A few days ago an Apple patent appeared in which the use of Cache DRAM in one of its future processors was mentioned, a concept that although it may seem exotic is not, so we are going to demystify it.
DRAM memory as a cache, a contradiction
All current RAM memories that are used outside a processor are of the DRAM or Dynamic RAM type, while the memories that are used inside the processors are Static RAM or SRAM. Both work in practically the same way in terms of how to access data, but where they are not the same is in the way they store a bit of memory.
DRAM memory is much cheaper, but by its nature it requires constant refreshment, and its access speed is slower than SRAM, so it is not generally used within processors. On the other hand, it scales in a worse way than DRAM, so even though IBM has been using DRAM memory as a last-level cache in its CPUs for high-performance computing, POWER, in its next generation they will use SRAM memory.
So the concept of cache, which is related to a memory of the SRAM type, together with the DRAM concept in principle do not match and although we have the case of IBM CPUs we are not going to talk about using DRAM memory as a cache within the processor .
DRAM cache and HBM memory as an example
Cache DRAM is the concept of adding an additional level in the memory hierarchy between the processor’s last-level cache and the main memory of the system, but built through a DRAM memory with a higher access speed and less latency than the DRAM used as main memory.
One way to achieve this is by using HBM-type memory as a DRAM cache, which is a type of DRAM memory in which different memory chips are stacked and connected vertically using a type of cabling called TSV or through-paths. silicon by the fact that they pass through the chips. This type of connection is also used for the construction of 3D-NAND memory.
Because the connection is vertical, an interposer is necessary, which is a piece of electronics in the form of a board that is responsible for communicating the processor and the HBM memory. Both the processor, whether CPU or GPU, are mounted on said interposer, which due to the short distance gives the HBM memory the ability to function as a type of DRAM memory with lower latency than the classic DDR and GDDR memories.

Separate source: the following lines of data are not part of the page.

What follows belongs to an exercise in optimizing a design on an open flow for small area; a production flow would make more cautious choices. RTL that was checked went through simulation tests only; none was proved equivalent to the original. The RTL of runs 2 and 3 was laid out without a check of its function. Power figures rest on the tool's default switching activity, not on a simulated workload.

`design/flow/run.sh`:
```
#!/bin/bash
# synth_recipe.tcl (not shown) runs the flow's synth.tcl, then flattens the netlist and writes it again
# the make line also repeats each setting of config.mk as NAME=value (left out here)
make -C /OpenROAD-flow-scripts/flow DESIGN_CONFIG=/design/flow/config.mk WORK_HOME=/design/flow/orfs CLKGATE_MAP_FILE= SYNTH_SCRIPT=/design/flow/synth_recipe.tcl finish
```
`design/flow/config.mk`:
```
export PLATFORM = sky130hd
export DESIGN_NAME = game_video_top
export DESIGN_NICKNAME = game_video_top
export VERILOG_FILES = /design/flow/design.v
export SDC_FILE = /design/flow/constraint.sdc
export NUM_CORES = 4
export LEC_CHECK = 0
export CAP_MARGIN = 20
export CORE_MARGIN = 2
export CORE_UTILIZATION = 40
export SLEW_MARGIN = 20
```
`design/flow/constraint.sdc`:
```
create_clock -name core_clock -period 12.5 [get_ports {pxl_clk}]
set_input_delay 2.5000 -clock core_clock [delete_from_list [all_inputs] [get_ports {pxl_clk}]]
set_output_delay 2.5000 -clock core_clock [all_outputs]
set_load 0.01 [all_outputs]
```
`design/flow/design.v`:
```
`timescale 1ns/1ps
`default_nettype none
module rc_add #(parameter int W = 10) (
  input  logic [W-1:0] a,
  input  logic [W-1:0] b,
  input  logic         ci,
  output logic [W-1:0] s,
  output logic         co
);
  logic [W:0] c;
  assign c[0] = ci;
  for (genvar i = 0; i < W; i++) begin : g_b
    assign s[i]   = a[i] ^ b[i] ^ c[i];
    assign c[i+1] = (a[i] & b[i]) | (c[i] & (a[i] ^ b[i]));
  end
  assign co = c[W];
endmodule
module rc_inc #(parameter int W = 10) (
  input  logic [W-1:0] a,
  input  logic         ci,
  output logic [W-1:0] s
);
  logic [W:0] c;
  assign c[0] = ci;
  for (genvar i = 0; i < W; i++) begin : g_b
    assign s[i]   = a[i] ^ c[i];
    assign c[i+1] = a[i] & c[i];
  end
endmodule
module rc_carry #(parameter int W = 10) (
  input  logic [W-1:0] a,
  input  logic [W-1:0] b,
  input  logic         ci,
  output logic         co
);
  logic [W:0] c;
  assign c[0] = ci;
  for (genvar i = 0; i < W; i++) begin : g_b
    assign c[i+1] = (a[i] & b[i]) | (c[i] & (a[i] | b[i]));
  end
  assign co = c[W];
endmodule
module rc_absdiff #(parameter int W = 10) (
  input  logic [W-1:0] a,
  input  logic [W-1:0] b,
  output logic [W-1:0] d
);
  logic [W-1:0] e;
  logic         nc;
  logic [W:0]   c;
  rc_add #(W) u_sub (.a(a), .b(~b), .ci(1'b1), .s(e), .co(nc));
  assign c[0] = ~nc;
  for (genvar i = 0; i < W; i++) begin : g_n
    assign d[i]   = (e[i] ^ ~nc) ^ c[i];
    assign c[i+1] = (e[i] ^ ~nc) & c[i];
  end
endmodule
module target_eval (
  input  logic [9:0] px,
  input  logic [9:0] py,
  input  logic [9:0] tx,
  input  logic [9:0] ty,
  input  logic [7:0] tt,
  input  logic [7:0] ct,
  input  logic       active,
  output logic       hit,
  output logic       tcol
);
  logic [9:0] dx, dy;
  logic       far;
  logic [9:0] s, t1, diag;
  logic [7:0] delta;
  logic [9:0] k1, k5;
  logic       u0, u1, u2, u3;
  logic       x_ge, y_ge, d_ge, x_gt5, y_gt5, d_gt5;
  logic       core, rim, in_ring;
  rc_absdiff #(10) u_dx (.a(px), .b(tx), .d(dx));
  rc_absdiff #(10) u_dy (.a(py), .b(ty), .d(dy));
  assign far = dx[9] | dy[9];
  rc_add #(10) u_s (.a({1'b0, dx[8:0]}), .b({1'b0, dy[8:0]}), .ci(1'b0), .s(s), .co(u0));
  rc_add #(10) u_d1 (.a(s), .b(~{2'b00, s[9:2]}), .ci(1'b1), .s(t1), .co(u1));
  rc_add #(10) u_d2 (.a(t1), .b(~{5'b00000, s[9:5]}), .ci(1'b1), .s(diag), .co(u2));
  rc_add #(8)  u_dt (.a(tt), .b(~ct), .ci(1'b1), .s(delta), .co(u3));
  assign k1 = ~({2'b00, delta} + 10'd25);
  assign k5 = ~({2'b00, delta} + 10'd29);
  rc_carry #(10) c0 (.a({1'b0, dx[8:0]}), .b(k1), .ci(1'b0), .co(x_ge));
  rc_carry #(10) c1 (.a({1'b0, dx[8:0]}), .b(k5), .ci(1'b0), .co(x_gt5));
  rc_carry #(10) c2 (.a({1'b0, dy[8:0]}), .b(k1), .ci(1'b0), .co(y_ge));
  rc_carry #(10) c3 (.a({1'b0, dy[8:0]}), .b(k5), .ci(1'b0), .co(y_gt5));
  rc_carry #(10) c4 (.a(diag), .b(k1), .ci(1'b0), .co(d_ge));
  rc_carry #(10) c5 (.a(diag), .b(k5), .ci(1'b0), .co(d_gt5));
  assign in_ring = (x_ge | y_ge | d_ge) & ~x_gt5 & ~y_gt5 & ~d_gt5;
  assign core = dx[8:0] < 9'd25 & dy[8:0] < 9'd25 & diag < 10'd25;
  assign rim  = dx[8:0] < 9'd30 & dy[8:0] < 9'd30 & diag < 10'd30;
  assign hit  = active & ~far & (in_ring | rim);
  assign tcol = in_ring | core;
endmodule
`default_nettype wire
`timescale 1ns/1ps
`default_nettype none
module game_video_top (
  input  logic       pxl_clk,
  input  logic       reset,
  input  logic       sck,
  input  logic       sdi,
  input  logic       fsync,
  output logic       hsync,
  output logic       vsync,
  output logic       sync_b,
  output logic [7:0] r,
  output logic [7:0] g,
  output logic [7:0] b
);
  logic [2:0]  pin_meta;
  logic [2:0]  pin_sync;
  logic        sck_prev;
  logic [4:0]  bit_cnt;
  logic        word_valid;
  logic [31:0] shift;
  logic        sck_rise;
  assign sck_rise = pin_sync[1] & ~sck_prev;
  always_ff @(posedge pxl_clk) begin
    pin_meta <= {fsync, sck, sdi};
    pin_sync <= pin_meta;
  end
  always_ff @(posedge pxl_clk) begin
    if (reset) begin
      sck_prev   <= 1'b0;
      bit_cnt    <= '0;
      word_valid <= 1'b0;
    end else begin
      sck_prev   <= pin_sync[1];
      word_valid <= pin_sync[2] & sck_rise & (&bit_cnt);
      if (!pin_sync[2]) begin
        bit_cnt <= '0;
      end else if (sck_rise) begin
        bit_cnt <= bit_cnt + 1'b1;
      end
    end
  end
  always_ff @(posedge pxl_clk) begin
    if (pin_sync[2] && sck_rise) begin
      shift <= {shift[30:0], pin_sync[0]};
    end
  end
  logic       is_restart;
  logic       push;
  logic       clear;
  logic [7:0] health;
  logic [7:0] cur_time;
  logic [9:0] mouse_x;
  logic [9:0] mouse_y;
  assign is_restart = (shift == 32'h8000_0000);
  assign push       = word_valid & (shift[31:30] == 2'b11);
  always_ff @(posedge pxl_clk) begin
    if (reset) begin
      clear    <= 1'b0;
      health   <= '0;
      cur_time <= '0;
      mouse_x  <= '0;
      mouse_y  <= '0;
    end else begin
      clear <= word_valid & is_restart;
      if (word_valid && shift[31:30] == 2'b00) begin
        health <= shift[29:22];
      end
      if (word_valid && shift[31:30] == 2'b01) begin
        cur_time <= shift[29:22];
        mouse_x  <= shift[21:12];
        mouse_y  <= shift[11:2];
      end
    end
  end
  logic [7:0] active;
  logic [9:0] tx [8];
  logic [9:0] ty [8];
  logic [7:0] tt [8];
  logic [2:0] start_ptr;
  logic [2:0] end_ptr;
  always_ff @(posedge pxl_clk) begin
    if (reset || clear) begin
      active    <= '0;
      start_ptr <= '0;
      end_ptr   <= '0;
    end else if (push) begin
      if (shift[29]) begin
        active[end_ptr] <= 1'b1;
        end_ptr         <= end_ptr + 1'b1;
      end else begin
        active[start_ptr] <= 1'b0;
        start_ptr         <= start_ptr + 1'b1;
      end
    end
  end
  always_ff @(posedge pxl_clk) begin
    if (push && shift[29]) begin
      tx[end_ptr] <= shift[28:19];
      ty[end_ptr] <= shift[18:9];
      tt[end_ptr] <= cur_time + 8'd60;
    end
  end
  logic [9:0] px;
  logic [9:0] py;
  logic       in_active;
  always_ff @(posedge pxl_clk) begin
    if (reset) begin
      px <= 10'd872;
      py <= 10'd987;
    end else if (px == 10'd647) begin
      px <= 10'd872;
      py <= (py == 10'd487) ? 10'd987 : py + 1'b1;
    end else begin
      px <= px + 1'b1;
    end
  end
  assign in_active = (px < 10'd640) && (py < 10'd480);
  logic [7:0] hit;
  logic [7:0] tcol;
  for (genvar k = 0; k < 8; k++) begin : g_t
    target_eval u_ev (
      .px(px), .py(py), .tx(tx[k]), .ty(ty[k]), .tt(tt[k]), .ct(cur_time),
      .active(active[k]), .hit(hit[k]), .tcol(tcol[k])
    );
  end
  logic [7:0] hit_r, tcol_r;
  logic       any_hit, win_tcol;
  assign hit_r  = 8'({hit, hit} >> start_ptr);
  assign tcol_r = 8'({tcol, tcol} >> start_ptr);
  always_comb begin
    any_hit  = 1'b0;
    win_tcol = 1'b0;
    for (int k = 7; k >= 0; k--) begin
      if (hit_r[k]) begin
        any_hit  = 1'b1;
        win_tcol = tcol_r[k];
      end
    end
  end
  logic [10:0] cx, cy;
  logic        on_cursor, in_bar, bar_filled;
  assign cx = {1'b0, px} + 11'd6 - {1'b0, mouse_x};
  assign cy = {1'b0, py} + 11'd6 - {1'b0, mouse_y};
  assign on_cursor = (cx <= 11'd12 && cy >= 11'd5 && cy <= 11'd7) ||
                     (cy <= 11'd12 && cx >= 11'd5 && cx <= 11'd7);
  assign in_bar = px >= 10'd50 && px < 10'd305 && py >= 10'd20 && py < 10'd30;
  assign bar_filled = px < 10'd50 + {2'b00, health};
  logic c_black, c_tgt, c_white, c_cur;
  always_comb begin
    c_black = 1'b0; c_tgt = 1'b0; c_white = 1'b0; c_cur = 1'b0;
    if (!in_active)       c_black = 1'b1;
    else if (on_cursor)   c_cur = 1'b1;
    else if (in_bar)      begin c_white = bar_filled; c_black = ~bar_filled; end
    else if (any_hit)     begin c_tgt = win_tcol; c_white = ~win_tcol; end
  end
  logic r7, rl, g7, g6, gl, b7, b6, bl;
  always_ff @(posedge pxl_clk) begin
    if (reset) begin
      hsync  <= 1'b1;
      vsync  <= 1'b1;
      sync_b <= 1'b1;
      {r7, rl, g7, g6, gl, b7, b6, bl} <= '0;
    end else begin
      hsync  <= ~(px >= 10'd880 && px < 10'd976);
      vsync  <= ~(py >= 10'd989 && py < 10'd991);
      sync_b <= ~(px >= 10'd880 && px < 10'd976) & ~(py >= 10'd989 && py < 10'd991);
      r7 <= ~c_black;
      rl <= c_white | c_cur;
      g7 <= ~c_black & ~c_cur;
      g6 <= c_white | c_cur;
      gl <= c_white;
      b7 <= ~c_black & ~c_cur;
      b6 <= c_white | c_cur | c_tgt;
      bl <= c_white | c_tgt;
    end
  end
  assign r = {r7, {7{rl}}};
  assign g = {g7, g6, {6{gl}}};
  assign b = {b7, b6, {6{bl}}};
endmodule
`default_nettype wire
```
==> run summary, run 1 <==
* Global-route usage over all layers at 23.6%
* FILL cells at 8531
* Share of post-route cells with drive strength above 1 at 16.0%
* Syn Area/Cell at 9.93 um^2
* P&R area growth vs syn at 15.5%
* Nets in the synthesized netlist at 4296
* Post-synthesis sequential element count at 349
* Hold buffers post-CTS at 0
* Final HPWL from detailed placement at 84000 um
* Max Fanout on Critical Path at 8
* Die width at 305 um
* Async set or reset register ratio after synthesis at 0%
* Slowest library cell on the worst path: fa_2
* Capturing point of the worst reg2reg path: g6
* Clock period minus final worst setup slack at 12.10 ns
* Worst-case clock skew at 0.0200 ns
* Worst slew margin relative to its limit at 22.9%
* Logic depth of the worst register-to-register path at 44
* Capturing element of the worst setup path: g6
* Start-to-end type of the worst setup path: reg2reg
* DR pass1 iterations at 6
* Reg-to-reg startpoint: px[0]
* Achievable Freq at 0.0826 GHz
* Clock-pin slew of the registers on the worst-case setup and hold paths at 0.06 ns
* Run status: finished clean
* Die height at 305 um
* Share of the cycle needed by the critical path after routing at 96.8%
* Final setup slack of the worst path at 0.397 ns
* Via count at 28700
* Post-route DRC at 0
* Fin cells at 5081
* Grt total ovfl at 0
* Largest net degree at the start of global routing at 50
* Share of synthesized area occupied by flip-flops and latches at 26.3%
* Maximum buffer depth of the clock tree at 3
* Critical path buffers and inverters at 7
* Most common flop cell mapped by yosys: edfxtp_1
* Max-capacitance violation count at 0
* Max-slew violation total from the final report at 0
* Cells after Synth at 3657
* Final GP Congestion at 0.934
* DR vias/cell at 5.66
* Post-synthesis instance area at 36300 um^2
* TritonCTS Buffers at 42
* Ports at 32
* Setup crit end kind: flop
* EDFF count, synth at 256
* Most frequent cell on the critical path: fa_1
* Warning count from the yosys run at 1
* Required time of the worst setup path at 12.97 ns
* Final antenna diode count at 0
* Source of the critical timing path: px[0]
* Number of antenna violations at the first check in global routing at 5
* WL final at 112000 um
* Instance count after placement with tap cells included at 4976
* Final-report setup violation count at 0
* CTS sink count at 349
* Layout net count at 4511
* Number of routed nets with antenna violations at 0
* Number of global-route vias before repair at 28100
* Reg2Reg Setup Slack at 0.40 ns
* Number of rows created at floorplan at 110
* Sort of element at the start of the critical path: flop
* Starting density of the core at 40.4%
* Number of violations reported at the end of detailed-routing iteration 0 at 2871
* Worst-margin pin slew at 1.16 ns
* Count of cell types in the netlist at 93
* Die outline area at 93300 um^2
* H-tree depth at 2
* Stage delay of the slowest cell on the critical path at 0.54 ns
* Critical path data arrival time at 12.57 ns
* Std-Cell Core Area at 90000 um^2
* Static power due to leakage at 0.0170 uW
* Peak supply drop at 0.104 mV
* Worst min-delay path class: reg2reg
* Number of hold violations in the final report at 0
* Power density cells at 98.6 nW/um^2
* Kind of cell adding the most delay to the critical path: adder cells
* Wire length of the first global-routing pass at 170000 um
* Worst setup timing slack at the placement stage at -0.418 ns
* Count of buffers inserted at the top-level ports at 31
* Stages on worst setup path at 44
* Buffer type at the clock tree root: clkbuf_16
* Final setup TNS at 0 ns
* Clock latency on the worst-skew pair at 0.57 ns
* Routed length per placed instance at 22.0 um
* Clock tree from TritonCTS: done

It has to be clarified that if the DRAM were closer to the processor, as a 3DIC configuration places it just above, then the latency level compared to HBM memory would be lower and therefore the access speed higher, due to the fact that electrons have to travel a shorter distance.
We have really used the HBM memory to give you an idea, but any type of memory in a 2.5DIC configuration works as an example.
But a standard interposer is not enough
The next problem is that a cache does not work in the same way as a RAM memory, since what the processor’s data search system does is not copy the instruction lines from RAM one by one, but rather the memory system. What cache does is copy the memory fragment where the current line of code is located in the last level of the cache.
The last level stores the cache of a processor is shared by all the cores, but as we get closer to the first level these are more private. It should be clarified that in descending order each cache level contains a fragment of the previous cache. When a processor searches for data, what it does is search for it in ascending order of the cache levels, where each level has more capacity than the previous one.
But, for HBM memory to behave like a cache, then we need the element that communicates the processor with said memory, the interposer, to have the necessary circuitry to behave like a cache memory. So a conventional interposer cannot be used and it is necessary to add additional circuitry in the interposer that allows the HBM memory to behave like an additional memory cache.